The U.S. Department of Agriculture has designated at least $200 million (euro168 million) for Florida growers and farmers who suffered losses from the 2005 hurricanes, officials said.
The funds were included in last week’s budget legislation, said John Hambel, chief of staff for U.S. Rep. Adam Putnam, a Florida Republican.
The funding, authorized under a portion of the Agricultural Adjustment Act known as “Section 32,” gives the Department of Agriculture the discretion to pay agriculture producers compensation for losses from weather and reduced market prices.
Last year, the U.S. Department of Agriculture paid Florida growers about $600 million (euro503.5 million) as compensation for their losses from Hurricanes Charley, Frances, Ivan and Jeanne.
This is the first year that nursery growers will be able to receive the Section 32 funds.
“For the first time, we’ve got nursery growers who sustained a lot of losses down in South Florida can get some funds,” Hambel said.
Hurricanes made 2005 one of the worst years in recent memory for Florida agriculture.
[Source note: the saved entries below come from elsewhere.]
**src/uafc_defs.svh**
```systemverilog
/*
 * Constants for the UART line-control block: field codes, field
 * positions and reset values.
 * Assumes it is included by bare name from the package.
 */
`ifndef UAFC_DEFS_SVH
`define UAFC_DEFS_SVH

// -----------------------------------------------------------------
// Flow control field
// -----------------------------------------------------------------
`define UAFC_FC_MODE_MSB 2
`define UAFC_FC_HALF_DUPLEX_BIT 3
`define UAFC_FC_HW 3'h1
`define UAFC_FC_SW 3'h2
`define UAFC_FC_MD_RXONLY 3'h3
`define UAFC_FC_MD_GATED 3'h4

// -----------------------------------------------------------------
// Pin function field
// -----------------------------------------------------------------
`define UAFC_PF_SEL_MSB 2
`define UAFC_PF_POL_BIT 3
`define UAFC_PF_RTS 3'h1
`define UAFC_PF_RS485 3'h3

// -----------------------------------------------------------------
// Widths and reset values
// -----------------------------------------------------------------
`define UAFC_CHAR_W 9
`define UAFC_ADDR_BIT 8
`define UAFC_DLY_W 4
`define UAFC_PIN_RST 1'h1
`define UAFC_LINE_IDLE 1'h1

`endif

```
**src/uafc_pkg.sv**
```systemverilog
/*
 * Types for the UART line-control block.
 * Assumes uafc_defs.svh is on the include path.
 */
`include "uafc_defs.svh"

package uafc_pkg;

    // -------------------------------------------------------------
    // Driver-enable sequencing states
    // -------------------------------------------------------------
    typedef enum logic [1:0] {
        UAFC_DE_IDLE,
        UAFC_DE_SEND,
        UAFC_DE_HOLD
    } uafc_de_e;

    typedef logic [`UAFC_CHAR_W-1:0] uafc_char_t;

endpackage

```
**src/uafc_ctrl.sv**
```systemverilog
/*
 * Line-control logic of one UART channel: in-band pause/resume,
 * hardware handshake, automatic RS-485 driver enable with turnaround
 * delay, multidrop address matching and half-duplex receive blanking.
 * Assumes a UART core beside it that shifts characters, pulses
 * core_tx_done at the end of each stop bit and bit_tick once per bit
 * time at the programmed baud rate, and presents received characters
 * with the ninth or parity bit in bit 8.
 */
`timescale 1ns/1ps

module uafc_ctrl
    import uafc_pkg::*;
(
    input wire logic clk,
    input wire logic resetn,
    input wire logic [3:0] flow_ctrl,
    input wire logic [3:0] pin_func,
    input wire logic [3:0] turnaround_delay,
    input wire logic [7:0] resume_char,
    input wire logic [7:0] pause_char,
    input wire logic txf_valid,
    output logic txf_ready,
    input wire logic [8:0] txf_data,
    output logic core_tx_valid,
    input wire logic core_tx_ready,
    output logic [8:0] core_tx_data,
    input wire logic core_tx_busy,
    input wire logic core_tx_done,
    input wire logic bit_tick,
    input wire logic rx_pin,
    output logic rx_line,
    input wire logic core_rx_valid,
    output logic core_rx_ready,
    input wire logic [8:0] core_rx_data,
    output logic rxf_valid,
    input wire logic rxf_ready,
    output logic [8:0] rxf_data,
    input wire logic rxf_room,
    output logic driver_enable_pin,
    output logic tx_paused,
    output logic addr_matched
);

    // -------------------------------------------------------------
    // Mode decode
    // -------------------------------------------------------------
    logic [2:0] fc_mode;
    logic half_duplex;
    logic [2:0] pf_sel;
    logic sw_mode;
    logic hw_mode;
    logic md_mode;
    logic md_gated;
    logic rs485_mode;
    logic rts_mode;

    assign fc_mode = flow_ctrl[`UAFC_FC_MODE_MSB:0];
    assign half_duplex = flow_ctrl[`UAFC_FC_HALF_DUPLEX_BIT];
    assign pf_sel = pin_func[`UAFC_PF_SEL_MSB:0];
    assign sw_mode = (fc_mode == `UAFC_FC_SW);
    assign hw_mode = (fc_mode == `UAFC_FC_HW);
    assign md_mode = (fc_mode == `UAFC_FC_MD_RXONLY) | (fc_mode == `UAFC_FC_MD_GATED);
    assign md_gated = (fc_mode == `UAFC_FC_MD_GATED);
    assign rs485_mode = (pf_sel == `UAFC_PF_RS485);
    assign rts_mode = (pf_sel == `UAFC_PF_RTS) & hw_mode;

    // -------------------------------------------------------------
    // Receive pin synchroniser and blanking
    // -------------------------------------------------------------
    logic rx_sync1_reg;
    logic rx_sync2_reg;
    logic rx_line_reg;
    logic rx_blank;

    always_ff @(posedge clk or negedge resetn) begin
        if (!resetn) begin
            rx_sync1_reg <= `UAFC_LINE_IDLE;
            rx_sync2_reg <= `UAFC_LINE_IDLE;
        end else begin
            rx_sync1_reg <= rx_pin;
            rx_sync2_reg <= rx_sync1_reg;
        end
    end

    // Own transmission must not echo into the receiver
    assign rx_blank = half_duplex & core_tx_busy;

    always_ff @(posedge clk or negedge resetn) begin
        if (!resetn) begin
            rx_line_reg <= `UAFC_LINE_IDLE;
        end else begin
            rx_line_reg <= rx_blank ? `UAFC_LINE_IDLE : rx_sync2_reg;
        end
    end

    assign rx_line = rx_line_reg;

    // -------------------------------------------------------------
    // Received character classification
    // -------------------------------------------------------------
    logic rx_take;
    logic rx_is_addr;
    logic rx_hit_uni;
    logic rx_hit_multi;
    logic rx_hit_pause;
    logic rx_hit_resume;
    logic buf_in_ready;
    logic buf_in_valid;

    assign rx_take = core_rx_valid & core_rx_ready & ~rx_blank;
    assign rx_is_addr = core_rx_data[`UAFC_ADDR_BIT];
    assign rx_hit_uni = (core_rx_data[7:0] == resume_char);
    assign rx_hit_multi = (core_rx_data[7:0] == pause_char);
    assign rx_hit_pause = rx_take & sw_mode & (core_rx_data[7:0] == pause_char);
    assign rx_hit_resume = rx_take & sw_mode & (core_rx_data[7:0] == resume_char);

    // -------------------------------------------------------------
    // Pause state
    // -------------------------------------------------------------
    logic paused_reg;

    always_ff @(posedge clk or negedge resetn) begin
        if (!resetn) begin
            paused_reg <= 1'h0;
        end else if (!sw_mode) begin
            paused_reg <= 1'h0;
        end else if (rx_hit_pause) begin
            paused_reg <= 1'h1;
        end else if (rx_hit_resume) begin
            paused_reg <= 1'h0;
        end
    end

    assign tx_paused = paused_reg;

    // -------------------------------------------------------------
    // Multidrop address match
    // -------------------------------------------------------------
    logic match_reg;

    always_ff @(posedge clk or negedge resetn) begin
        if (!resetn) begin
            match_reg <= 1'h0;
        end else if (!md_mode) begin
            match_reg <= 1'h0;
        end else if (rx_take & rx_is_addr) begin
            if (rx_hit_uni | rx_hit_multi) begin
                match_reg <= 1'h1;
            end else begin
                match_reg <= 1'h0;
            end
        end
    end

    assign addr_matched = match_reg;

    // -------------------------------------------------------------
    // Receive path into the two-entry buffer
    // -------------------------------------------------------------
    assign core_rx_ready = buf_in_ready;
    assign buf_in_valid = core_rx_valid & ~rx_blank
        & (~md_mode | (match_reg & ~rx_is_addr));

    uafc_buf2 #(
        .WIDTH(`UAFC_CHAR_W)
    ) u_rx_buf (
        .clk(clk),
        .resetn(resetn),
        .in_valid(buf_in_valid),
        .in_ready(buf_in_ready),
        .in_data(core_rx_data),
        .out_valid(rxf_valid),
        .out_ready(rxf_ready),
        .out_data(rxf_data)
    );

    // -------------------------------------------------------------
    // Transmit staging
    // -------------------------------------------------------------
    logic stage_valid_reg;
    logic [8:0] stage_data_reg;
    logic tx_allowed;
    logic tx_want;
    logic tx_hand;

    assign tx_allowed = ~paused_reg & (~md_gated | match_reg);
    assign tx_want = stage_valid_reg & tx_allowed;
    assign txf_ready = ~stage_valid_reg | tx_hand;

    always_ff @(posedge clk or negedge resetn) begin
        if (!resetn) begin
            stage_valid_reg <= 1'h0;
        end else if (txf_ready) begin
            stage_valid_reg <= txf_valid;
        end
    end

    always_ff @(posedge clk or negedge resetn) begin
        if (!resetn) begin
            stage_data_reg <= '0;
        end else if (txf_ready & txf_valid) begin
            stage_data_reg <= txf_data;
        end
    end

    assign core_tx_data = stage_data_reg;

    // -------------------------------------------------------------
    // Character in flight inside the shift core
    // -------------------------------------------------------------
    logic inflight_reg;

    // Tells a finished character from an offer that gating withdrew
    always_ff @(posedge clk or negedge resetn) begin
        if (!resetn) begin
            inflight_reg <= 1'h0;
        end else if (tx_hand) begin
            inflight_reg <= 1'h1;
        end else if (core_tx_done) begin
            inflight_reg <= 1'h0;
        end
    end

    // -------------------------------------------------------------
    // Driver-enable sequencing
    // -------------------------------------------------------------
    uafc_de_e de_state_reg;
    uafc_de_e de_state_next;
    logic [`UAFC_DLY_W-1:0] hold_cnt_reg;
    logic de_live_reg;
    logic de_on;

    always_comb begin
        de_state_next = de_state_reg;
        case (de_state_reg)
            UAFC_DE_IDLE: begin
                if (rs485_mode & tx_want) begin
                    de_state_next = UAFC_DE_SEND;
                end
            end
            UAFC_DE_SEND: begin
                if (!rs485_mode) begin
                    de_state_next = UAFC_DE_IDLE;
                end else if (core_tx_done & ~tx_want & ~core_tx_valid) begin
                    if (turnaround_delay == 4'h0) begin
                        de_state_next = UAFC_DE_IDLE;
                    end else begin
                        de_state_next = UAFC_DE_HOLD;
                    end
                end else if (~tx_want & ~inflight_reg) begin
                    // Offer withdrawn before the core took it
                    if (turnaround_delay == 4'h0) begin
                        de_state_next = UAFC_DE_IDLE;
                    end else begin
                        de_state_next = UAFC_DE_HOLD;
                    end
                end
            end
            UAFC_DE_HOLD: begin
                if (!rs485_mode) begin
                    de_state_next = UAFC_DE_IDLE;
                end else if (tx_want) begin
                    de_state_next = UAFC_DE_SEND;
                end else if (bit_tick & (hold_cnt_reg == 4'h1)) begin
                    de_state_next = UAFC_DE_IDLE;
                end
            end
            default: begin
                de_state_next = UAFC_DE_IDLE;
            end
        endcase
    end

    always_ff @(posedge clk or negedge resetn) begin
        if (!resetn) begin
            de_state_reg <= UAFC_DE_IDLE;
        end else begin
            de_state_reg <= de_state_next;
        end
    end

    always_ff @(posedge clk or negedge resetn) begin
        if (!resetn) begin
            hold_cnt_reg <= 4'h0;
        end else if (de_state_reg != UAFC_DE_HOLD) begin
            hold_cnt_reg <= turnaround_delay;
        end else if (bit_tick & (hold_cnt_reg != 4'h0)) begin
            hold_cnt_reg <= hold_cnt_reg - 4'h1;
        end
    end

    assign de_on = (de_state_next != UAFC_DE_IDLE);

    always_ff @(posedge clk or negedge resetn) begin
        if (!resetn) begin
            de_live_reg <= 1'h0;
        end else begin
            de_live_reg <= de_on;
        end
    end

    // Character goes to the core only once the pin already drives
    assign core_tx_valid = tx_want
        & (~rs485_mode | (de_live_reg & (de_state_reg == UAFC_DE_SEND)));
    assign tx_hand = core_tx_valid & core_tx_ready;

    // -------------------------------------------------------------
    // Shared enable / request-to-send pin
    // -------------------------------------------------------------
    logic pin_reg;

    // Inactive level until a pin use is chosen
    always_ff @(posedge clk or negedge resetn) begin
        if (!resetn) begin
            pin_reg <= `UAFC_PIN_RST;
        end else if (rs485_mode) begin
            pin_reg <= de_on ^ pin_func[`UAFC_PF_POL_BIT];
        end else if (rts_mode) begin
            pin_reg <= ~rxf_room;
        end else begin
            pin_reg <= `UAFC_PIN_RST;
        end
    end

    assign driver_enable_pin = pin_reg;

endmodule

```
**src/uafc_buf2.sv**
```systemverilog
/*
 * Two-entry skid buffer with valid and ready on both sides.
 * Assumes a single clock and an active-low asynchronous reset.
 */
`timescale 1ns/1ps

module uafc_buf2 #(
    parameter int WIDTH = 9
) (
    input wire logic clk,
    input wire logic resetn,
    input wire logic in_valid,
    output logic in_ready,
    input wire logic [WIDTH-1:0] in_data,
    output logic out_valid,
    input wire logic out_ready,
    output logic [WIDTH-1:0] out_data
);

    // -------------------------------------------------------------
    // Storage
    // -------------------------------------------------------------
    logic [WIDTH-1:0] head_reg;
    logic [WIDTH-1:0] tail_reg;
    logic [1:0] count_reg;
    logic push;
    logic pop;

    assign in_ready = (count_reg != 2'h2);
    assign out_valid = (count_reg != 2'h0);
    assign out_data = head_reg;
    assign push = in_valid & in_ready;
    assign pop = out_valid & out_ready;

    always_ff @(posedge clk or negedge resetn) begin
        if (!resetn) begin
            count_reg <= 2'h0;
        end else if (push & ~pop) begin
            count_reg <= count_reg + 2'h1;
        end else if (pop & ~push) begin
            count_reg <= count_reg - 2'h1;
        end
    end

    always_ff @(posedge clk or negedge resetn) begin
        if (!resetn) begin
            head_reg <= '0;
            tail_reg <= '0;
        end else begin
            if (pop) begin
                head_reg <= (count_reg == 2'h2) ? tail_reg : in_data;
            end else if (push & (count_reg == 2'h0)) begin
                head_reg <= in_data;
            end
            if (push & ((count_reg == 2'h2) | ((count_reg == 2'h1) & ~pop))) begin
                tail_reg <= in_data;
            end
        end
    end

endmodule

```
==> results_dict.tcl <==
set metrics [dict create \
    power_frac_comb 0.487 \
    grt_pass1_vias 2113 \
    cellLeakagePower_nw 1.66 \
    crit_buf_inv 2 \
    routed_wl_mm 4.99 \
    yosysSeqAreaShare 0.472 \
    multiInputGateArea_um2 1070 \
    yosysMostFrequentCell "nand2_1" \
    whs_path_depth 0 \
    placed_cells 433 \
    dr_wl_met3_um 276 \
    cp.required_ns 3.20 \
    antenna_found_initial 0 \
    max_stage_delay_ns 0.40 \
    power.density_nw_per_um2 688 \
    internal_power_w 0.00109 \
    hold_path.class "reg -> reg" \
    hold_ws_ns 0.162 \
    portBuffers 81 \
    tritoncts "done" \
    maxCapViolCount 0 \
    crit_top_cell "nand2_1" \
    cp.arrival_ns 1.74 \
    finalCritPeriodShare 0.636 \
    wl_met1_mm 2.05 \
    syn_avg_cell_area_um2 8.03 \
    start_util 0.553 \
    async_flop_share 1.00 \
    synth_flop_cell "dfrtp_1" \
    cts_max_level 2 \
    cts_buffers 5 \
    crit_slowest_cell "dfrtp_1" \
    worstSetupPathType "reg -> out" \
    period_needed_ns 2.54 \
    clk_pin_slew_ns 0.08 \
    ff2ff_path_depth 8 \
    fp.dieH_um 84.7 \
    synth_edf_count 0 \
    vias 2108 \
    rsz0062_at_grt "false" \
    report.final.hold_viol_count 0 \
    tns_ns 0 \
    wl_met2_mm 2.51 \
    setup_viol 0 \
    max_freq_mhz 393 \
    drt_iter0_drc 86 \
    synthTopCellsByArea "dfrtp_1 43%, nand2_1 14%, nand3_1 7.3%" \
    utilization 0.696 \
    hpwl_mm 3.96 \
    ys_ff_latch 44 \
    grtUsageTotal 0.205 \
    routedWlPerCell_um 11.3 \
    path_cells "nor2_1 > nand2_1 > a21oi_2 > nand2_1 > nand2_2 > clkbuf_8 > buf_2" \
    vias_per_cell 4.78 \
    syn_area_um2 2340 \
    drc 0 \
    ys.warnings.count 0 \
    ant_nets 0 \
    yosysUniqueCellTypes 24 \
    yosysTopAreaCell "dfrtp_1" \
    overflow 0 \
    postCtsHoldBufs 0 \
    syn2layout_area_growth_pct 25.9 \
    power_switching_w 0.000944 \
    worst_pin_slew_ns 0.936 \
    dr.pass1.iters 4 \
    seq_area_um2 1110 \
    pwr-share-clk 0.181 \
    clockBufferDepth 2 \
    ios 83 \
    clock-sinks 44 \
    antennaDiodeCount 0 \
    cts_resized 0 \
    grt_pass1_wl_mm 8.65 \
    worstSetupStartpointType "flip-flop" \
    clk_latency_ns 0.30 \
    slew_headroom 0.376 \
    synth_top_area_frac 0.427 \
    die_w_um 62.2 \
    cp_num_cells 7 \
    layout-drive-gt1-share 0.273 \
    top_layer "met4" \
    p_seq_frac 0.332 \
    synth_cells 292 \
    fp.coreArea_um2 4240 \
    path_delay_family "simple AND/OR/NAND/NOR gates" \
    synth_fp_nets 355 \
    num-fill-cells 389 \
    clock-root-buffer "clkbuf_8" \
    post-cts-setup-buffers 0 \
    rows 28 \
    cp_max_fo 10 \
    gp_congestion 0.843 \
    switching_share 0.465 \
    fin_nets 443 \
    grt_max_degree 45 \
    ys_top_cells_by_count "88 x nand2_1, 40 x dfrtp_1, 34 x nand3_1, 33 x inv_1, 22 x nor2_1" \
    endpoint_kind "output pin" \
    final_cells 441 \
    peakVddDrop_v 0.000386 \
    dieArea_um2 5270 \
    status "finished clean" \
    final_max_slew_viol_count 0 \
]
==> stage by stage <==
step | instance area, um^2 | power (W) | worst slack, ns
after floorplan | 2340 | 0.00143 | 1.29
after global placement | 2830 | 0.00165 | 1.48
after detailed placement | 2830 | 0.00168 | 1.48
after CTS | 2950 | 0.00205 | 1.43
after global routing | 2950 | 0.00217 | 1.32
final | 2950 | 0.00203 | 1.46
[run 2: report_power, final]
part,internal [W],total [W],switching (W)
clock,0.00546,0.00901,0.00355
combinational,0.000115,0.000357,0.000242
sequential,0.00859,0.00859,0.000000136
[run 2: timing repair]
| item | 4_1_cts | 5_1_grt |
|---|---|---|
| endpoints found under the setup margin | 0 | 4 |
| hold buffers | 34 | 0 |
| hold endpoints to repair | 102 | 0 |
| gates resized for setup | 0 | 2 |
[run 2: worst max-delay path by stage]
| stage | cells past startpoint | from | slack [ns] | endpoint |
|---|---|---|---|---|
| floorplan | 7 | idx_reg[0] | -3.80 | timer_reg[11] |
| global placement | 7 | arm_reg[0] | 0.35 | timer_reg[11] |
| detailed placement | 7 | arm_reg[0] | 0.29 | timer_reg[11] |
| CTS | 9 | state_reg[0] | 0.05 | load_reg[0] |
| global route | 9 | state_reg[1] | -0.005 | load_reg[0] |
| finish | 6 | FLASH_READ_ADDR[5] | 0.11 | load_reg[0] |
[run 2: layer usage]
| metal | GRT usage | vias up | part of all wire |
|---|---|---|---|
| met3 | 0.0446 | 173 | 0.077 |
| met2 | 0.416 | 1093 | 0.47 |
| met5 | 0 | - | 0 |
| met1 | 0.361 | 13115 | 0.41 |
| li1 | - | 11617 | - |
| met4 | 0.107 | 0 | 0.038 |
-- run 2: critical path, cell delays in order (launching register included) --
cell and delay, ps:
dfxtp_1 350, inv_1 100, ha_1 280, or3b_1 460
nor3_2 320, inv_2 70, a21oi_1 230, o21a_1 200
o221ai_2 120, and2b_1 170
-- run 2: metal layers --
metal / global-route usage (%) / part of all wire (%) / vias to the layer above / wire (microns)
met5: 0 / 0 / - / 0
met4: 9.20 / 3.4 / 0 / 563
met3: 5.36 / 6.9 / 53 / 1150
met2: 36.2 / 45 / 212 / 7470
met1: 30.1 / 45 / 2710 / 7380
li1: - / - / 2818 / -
## config.mk

```make
export PLATFORM = sky130hd
export DESIGN_NAME = mdc_front
export DESIGN_NICKNAME = d
export VERILOG_FILES = /design/src/mdc_pkg_sync.sv /design/src/mdc_front.sv
export SDC_FILE = /design/constraint.sdc
export NUM_CORES = 1
export LEC_CHECK = 0
export ABC_AREA = 1
export BUFFER_PORTS_ARGS = -buffer_cell sky130_fd_sc_hd__buf_2
export CAP_MARGIN = 40
export CORE_MARGIN = 5
export CORE_UTILIZATION = 30
export DETAILED_ROUTE_END_ITERATION = 10
export PLACE_DENSITY = 0.48
export SKIP_LAST_GASP = 1
export SLEW_MARGIN = 15
export SYNTH_ARGS = -nofsm -noshare
export SYNTH_HDL_FRONTEND = slang
export SYNTH_HIERARCHICAL = 1
export SYNTH_SLANG_ARGS = --single-unit
```

## constraint.sdc

```tcl
create_clock -name core_clk -period 4.43 [get_ports core_clk]
set_input_delay 0.886 -clock core_clk [delete_from_list [all_inputs] [get_ports core_clk]]
set_output_delay 0.886 -clock core_clk [all_outputs]
set_load 0.02 [all_outputs]
```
Four storms that struck the state caused an estimated $2.2 billion (euro1.85 billion) in damage to the state’s crops and farming infrastructure.
The four hurricanes caused estimated damages of $1.1 billion (euro920 million) to the state’s nursery and foliage industry, $370 million (euro310.5 million) to the sugar sector, $180 million (euro151 million) to citrus and $44.1 million (euro37 million) to tropical fruit, according to the Florida Fruit & Vegetable Association.